C’est faute d’avoir réalisé cela que Mobutu a sombré dans l’errance. Il a ainsi détourné ses bonnes intentions au profit des mauvaises. L’authenticité africaine qui était censée inaugurer la renaissance africaine a été ainsi détournée au profit de la justification de son pouvoir hégémonique. La fin justifiant les moyens, vendre les intérêts du pays pour bénéficier des soutiens extérieurs devient justifiable. Les commanditaires étrangers, bien conscients de ce fait, manient cette faiblesse à leur profit. Ils font semblant de dénoncer l’oppression pour mieux utiliser ce fait comme moyen de chantage afin d’obtenir ce qu’ils veulent. A ce moment, ils détournent le regard. On aboutit à une situation absurde où l’idéal prêché (l’authenticité africaine) est ainsi utilisé pour servir le contraire de cet idéal (l’exploitation de l’Afrique).

Il est fort à craindre que l’«homme fort» du Burkina Faso ne connaisse le même sort que Mobutu Sesse Seko de la RD Congo tant la similarité est frappante. Blaise Compaoré se considère comme le seul à même de poser «les jalons des institutions («démocratiques») dans la durée ». Pourtant, l’analyse faite du système Compaoré a montré que le régime instauré par celui-ci est loin d’être démocratique. Le fait que Compaoré se considère comme un «homme fort» en est la preuve car la définition de la démocratie, « le pouvoir par le peuple, pour le peuple », proscrit les «hommes forts».

Dans les faits, la séparation des pouvoirs est loin d’être effective au Burkina Faso, encore moins les libertés civiles et politiques ou l’indépendance de la justice. En témoignent, l'incapacité de la justice à agir dans l’affaire Ousmane Guiro, les récentes menaces au journaliste Newton Ahmed Barry et les insultes au Larlé Naaba pour avoir quitté le parti au pouvoir. En remontant un peu plus loin dans le temps, on peut noter qu’il n’y a jamais eu autant d’assassinats politiques (Guillaume Sessouma, Oumarou Clément Ouédraogo, Dabo Boukari, Norbert Zongo, …) au Burkina Faso que sous le règne de Blaise Compaoré. Certes, les Burkinabè ont arraché dans la lutte ayant suivi la mort de Norbert Zongo quelques libertés mais ces libertés sont chaque jour menacées.

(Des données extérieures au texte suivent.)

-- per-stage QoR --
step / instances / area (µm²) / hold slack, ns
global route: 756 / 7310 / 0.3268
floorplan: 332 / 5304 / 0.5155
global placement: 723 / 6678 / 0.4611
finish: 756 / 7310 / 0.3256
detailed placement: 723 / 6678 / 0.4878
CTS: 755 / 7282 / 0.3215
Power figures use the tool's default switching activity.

Sur le plan purement politique, les grandes manœuvres de déstabilisation des partis d’opposition par des démissions orchestrées et médiatisées  montrent que le pouvoir n’est pas prêt à accepter la vraie compétition politique. La démocratie suppose qu’il y ait une prédisposition de ceux qui sont au pouvoir à accepter que le pouvoir passe à l’autre camp. Les agissements du pouvoir burkinabè montrent qu’il n’est pas disposé à accepter une telle éventualité. Blaise Compaoré ne semble même pas prêt à céder le pouvoir à quelqu’un d’autre de son propre camp, à plus forte raison, du camp d’en face.

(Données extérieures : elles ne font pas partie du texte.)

File: config.mk
export PLATFORM = sky130hd
export DESIGN_NAME = apb_tx_cp_flat
export DESIGN_NICKNAME = d
export VERILOG_FILES = /design/src/rtl/apb_uart_pkg.sv /design/src/rtl/apb_tx_cp_if.sv /design/src/rtl/apb_tx_shift.sv /design/src/rtl/apb_tx_cp.sv /design/src/flat_wrapper.sv
export SDC_FILE = /design/constraint.sdc
export NUM_CORES = 1
export LEC_CHECK = 0
export CAP_MARGIN = 20
export CORE_ASPECT_RATIO = 1.4
export CORE_MARGIN = 3
export CORE_UTILIZATION = 45
export CTS_BUF_LIST = sky130_fd_sc_hd__clkbuf_2 sky130_fd_sc_hd__clkbuf_4 sky130_fd_sc_hd__clkbuf_8
export CTS_CLUSTER_SIZE = 28
export DETAILED_ROUTE_END_ITERATION = 7
export PLACE_DENSITY = 0.76
export SLEW_MARGIN = 20
export SYNTH_ARGS = -nofsm -noshare
export SYNTH_HDL_FRONTEND = slang
export SYNTH_SLANG_ARGS = --single-unit
File: constraint.sdc
create_clock -name clk -period 1.7 [get_ports clk]
set_input_delay 0.34 -clock clk [delete_from_list [all_inputs] [get_ports clk]]
set_output_delay 0.34 -clock clk [all_outputs]
set_load 0.01 [all_outputs]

Si la démocratie n’existe pas encore au Burkina Faso, faut-il compter sur Blaise Compaoré pour la mettre en place? La réponse à cette question passe par l’identification des obstacles à la démocratie au Burkina Faso. Les plus grands obstacles sont: l’absence d’une justice indépendante et d’une administration impartiale, la corruption économique et politique, l’oppression des libertés civiles et politiques, la restriction du débat publique dans une langue minoritaire (le français). Il va sans dire que la quasi-totalité de ces obstacles sont du fait du régime lui-même. L’existence d’un État de droit et d’une administration impartiale est en effet incompatible avec un pouvoir personnel à vie. Si en 27 ans de pouvoir, l’«homme fort» Compaoré n’a pas pu instaurer la démocratie, il y a lieu de se demander s’il ne vaudrait pas mieux trouver «un homme non fort» pour cela.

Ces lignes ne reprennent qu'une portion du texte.